Category Archives: devops

Scale, Software and Throughput

Software is eating the world” (ala Mark Andreesen) and becoming increasingly pervasive: phones, app’s, TVs, routers, fridges (why? no idea), drones, SCADA systems, industrial controls, cars, etc. etc., the boundary of things connected to the internet fabric, opens up new types of services but also massive new types of vulnerabilities. The Internet of Things (IoT) is creating a world of always connected, changing and updating devices.

Scale also refers to the flood of changes that occur in software on a daily basis either due to new features or reactions to needed and required fixes. Keep in mind that software is a collection of building blocks, dependencies within dependencies.

Software has become a deep, wide and fast moving river of change.

Henry Ford and the the manufacturing industry figured out how to deal with scale: simplify, automate and control to optimize throughput. The first thing Ford and Company did was simplify how a car could be built, this required reengineering of parts, but more often than not it required simplifying how the person interacted with the car build process, breaking down tasks into small units, simplifying movements, getting atomic. This created the modern moving assembly line with manned unskilled labor. The skilled labor moved up the design stack and became the engineers who designed the car AND the mechanics of the tooling, build systems and delivery processes. In effect the skilled labor was able to scale their efforts through simplified processes and optimize simply and build chains.

DevOps culture and techniques are pushing this mentality into software creation and delivery: the developer is the designer, after that administrators and operations requires as much automation as possible to deploy change, scale and manage issues as quickly as possible.

Oftentimes we come across great point solutions (or products) to help with software development and delivery, but they don’t address the needs of an end-to-end enterprise supply chain.

JIT

An older book that does a great job of describing the accelerating change occurring in the software development and operations industry is The Goal (http://www.amazon.com/The-Goal-Process-Ongoing-Improvement/dp/0884270610). It’s focus was on the revolution of merging just-in-time (JIT) delivery/logistics of material with updated manufacturing and information technology systems to simplify and lower the costs associated with create/build/delivery of physical goods. It is a must read for anyone currently in the software delivery game who is seeking to optimize, manage and understand software supply chains, i.e., moving from install DVDs to always on software stream.

Software is being forced into this model to handle the scale required by validation and verification, security and vulnerability analysis, and target platform support (mobile, desktop, cloud and all of the OS variants).

Speed Matching Evolution

There are many gaps to be filled in the cybersecurity world. AirGap is focused on providing solutions to problems in the combined realms of cybersecurity and software supply chain.

When it comes to security and software we see three problems:

  • Speed: of software development and change
  • Scale: volume of software (its everywhere and eating more of the world)
  • Supply chain and up-stream dependencies

Each of these three interrelate and must be solved in concert to enable an enterprise to be secure and up-to-date.

We view ‘speed’ impacting the software supply chain speed along two axis: development and operations. The speed at which software is developed and the speed it expects to be delivered and deployed.

Software now evolves much more rapidly due to number of factors, but chief among them are the development and delivery of changes like bug-fixes and enhancements based on changes in up-stream dependencies. The “don’t reinvent the wheel” mentality of software projects, simply because they can’t afford to do so, scales up the volume of software. As software is released in both realtime (as changes happen) and on rapid schedules down-stream projects want to consume the fixes and new features as quickly as possible.

Speed of Development: As mentioned above, the pace of software development is increasing. Agile practices, open source software frameworks and libraries, dynamic languages and improvements in tooling and delivery are combining to improve the effectiveness and efficiency of developers. New software and updates to existing software are being released readily to various open channels.

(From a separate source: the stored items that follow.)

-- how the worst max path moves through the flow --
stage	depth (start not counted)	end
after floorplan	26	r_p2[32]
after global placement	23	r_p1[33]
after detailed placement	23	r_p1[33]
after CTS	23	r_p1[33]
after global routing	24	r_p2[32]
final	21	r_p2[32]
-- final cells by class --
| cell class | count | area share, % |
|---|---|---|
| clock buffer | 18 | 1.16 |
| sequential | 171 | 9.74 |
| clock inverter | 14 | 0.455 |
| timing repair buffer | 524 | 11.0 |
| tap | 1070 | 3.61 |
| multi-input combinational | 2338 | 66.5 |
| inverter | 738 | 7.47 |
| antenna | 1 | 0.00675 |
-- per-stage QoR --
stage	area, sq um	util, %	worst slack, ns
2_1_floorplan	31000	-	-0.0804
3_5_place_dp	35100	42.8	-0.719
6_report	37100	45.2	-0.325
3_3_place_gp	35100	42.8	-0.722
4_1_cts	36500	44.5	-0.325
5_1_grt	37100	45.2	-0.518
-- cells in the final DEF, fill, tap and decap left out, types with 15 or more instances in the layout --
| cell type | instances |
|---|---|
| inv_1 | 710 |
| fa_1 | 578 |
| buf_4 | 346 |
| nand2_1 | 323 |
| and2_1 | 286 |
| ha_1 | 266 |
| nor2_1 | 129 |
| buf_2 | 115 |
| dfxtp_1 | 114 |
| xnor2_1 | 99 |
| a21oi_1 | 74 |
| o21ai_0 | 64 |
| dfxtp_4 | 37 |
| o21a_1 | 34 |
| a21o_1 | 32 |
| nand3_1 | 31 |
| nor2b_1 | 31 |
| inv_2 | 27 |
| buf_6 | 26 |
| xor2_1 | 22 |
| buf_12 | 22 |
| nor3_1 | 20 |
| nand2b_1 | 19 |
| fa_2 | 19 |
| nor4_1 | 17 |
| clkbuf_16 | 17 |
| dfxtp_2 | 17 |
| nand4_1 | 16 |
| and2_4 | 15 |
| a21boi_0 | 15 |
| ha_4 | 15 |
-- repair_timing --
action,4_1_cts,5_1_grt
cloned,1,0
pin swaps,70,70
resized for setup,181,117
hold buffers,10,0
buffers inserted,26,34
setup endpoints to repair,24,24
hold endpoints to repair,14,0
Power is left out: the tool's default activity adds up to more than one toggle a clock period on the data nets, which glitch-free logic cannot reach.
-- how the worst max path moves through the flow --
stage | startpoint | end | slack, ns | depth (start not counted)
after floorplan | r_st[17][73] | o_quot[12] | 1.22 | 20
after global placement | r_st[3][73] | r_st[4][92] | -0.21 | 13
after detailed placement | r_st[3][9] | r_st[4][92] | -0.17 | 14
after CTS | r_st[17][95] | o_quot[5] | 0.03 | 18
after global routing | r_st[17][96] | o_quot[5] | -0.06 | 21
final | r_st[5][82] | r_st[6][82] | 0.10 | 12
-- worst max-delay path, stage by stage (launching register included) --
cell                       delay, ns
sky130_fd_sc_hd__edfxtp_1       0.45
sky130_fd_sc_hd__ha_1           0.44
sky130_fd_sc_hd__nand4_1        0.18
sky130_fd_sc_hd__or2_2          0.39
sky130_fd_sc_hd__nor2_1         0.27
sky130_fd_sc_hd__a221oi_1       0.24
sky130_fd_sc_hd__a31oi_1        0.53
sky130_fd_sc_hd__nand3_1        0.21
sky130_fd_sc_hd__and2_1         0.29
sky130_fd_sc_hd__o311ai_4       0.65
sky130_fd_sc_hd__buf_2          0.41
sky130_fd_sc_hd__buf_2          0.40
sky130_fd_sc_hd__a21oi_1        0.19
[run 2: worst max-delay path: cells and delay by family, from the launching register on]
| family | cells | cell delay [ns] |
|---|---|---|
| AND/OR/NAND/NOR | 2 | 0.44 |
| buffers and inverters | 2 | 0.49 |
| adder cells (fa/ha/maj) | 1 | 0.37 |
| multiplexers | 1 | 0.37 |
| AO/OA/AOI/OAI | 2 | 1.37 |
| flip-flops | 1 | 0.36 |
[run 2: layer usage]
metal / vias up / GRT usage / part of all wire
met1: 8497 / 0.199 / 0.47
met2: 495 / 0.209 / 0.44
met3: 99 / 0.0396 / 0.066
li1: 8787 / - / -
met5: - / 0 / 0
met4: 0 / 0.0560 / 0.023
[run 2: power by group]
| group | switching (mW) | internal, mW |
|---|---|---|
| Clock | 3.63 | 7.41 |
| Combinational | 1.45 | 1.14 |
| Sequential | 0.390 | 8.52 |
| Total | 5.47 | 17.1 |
==> src/design/lmhfs_pkg.sv <==
package lmhfs_pkg;

	localparam int FRAME_PIXELS_DEF = 524288;
	localparam int QUEUE_DEPTH      = 4;
	localparam int CFG_IW           = 2;

	localparam logic [CFG_IW-1:0] REG_COLOR_MODE = 2'd0;
	localparam logic [CFG_IW-1:0] REG_HOLD       = 2'd1;

	// one pixel operation as it travels from front to back
	typedef struct packed {
		logic [7:0] y;
		logic [7:0] u;
		logic [7:0] v;
		logic       fresh;
		logic       color;
		logic       last;
	} pix_word_t;

endpackage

Speed of Operations: Movements such as DevOps, Continuous Deployment and Continuous Delivery are simplifying the full scale industrialization of software coding, streamlining pipelines of source to various endpoints. Manufacturing-style automation has finally made its way to software, enabling a few people to run large chunks of engineering infrastructure at a fraction of the cost of five years ago. This automation also means less mistakes and errors via accountability and repeatability. But it does mean that speed must be built into the equation of software operation and maintenance.

Many enterprises haven’t found it possible to keep up with either the speed of software development or the speed of operations so that software can evolve to meet current needs or threats. The path just does does not exist, creating a performance and security situation which can be unmanageable. Worse, as vulnerabilities are identified in operational software, organizations struggle to “roll forward” or patch their environments.

Why? Simply, the frog has been cooked slowly or the enterprise hasn’t built up its organizational IT bureaucracy to match the speed of how software needed to be updated, maybe once a year? In many organizations the dependency on vendors to provide updates creates a lag and an environment ripe for attack. For open source software, most IT infrastructures just aren’t responsive enough to process/validate the flow of changes.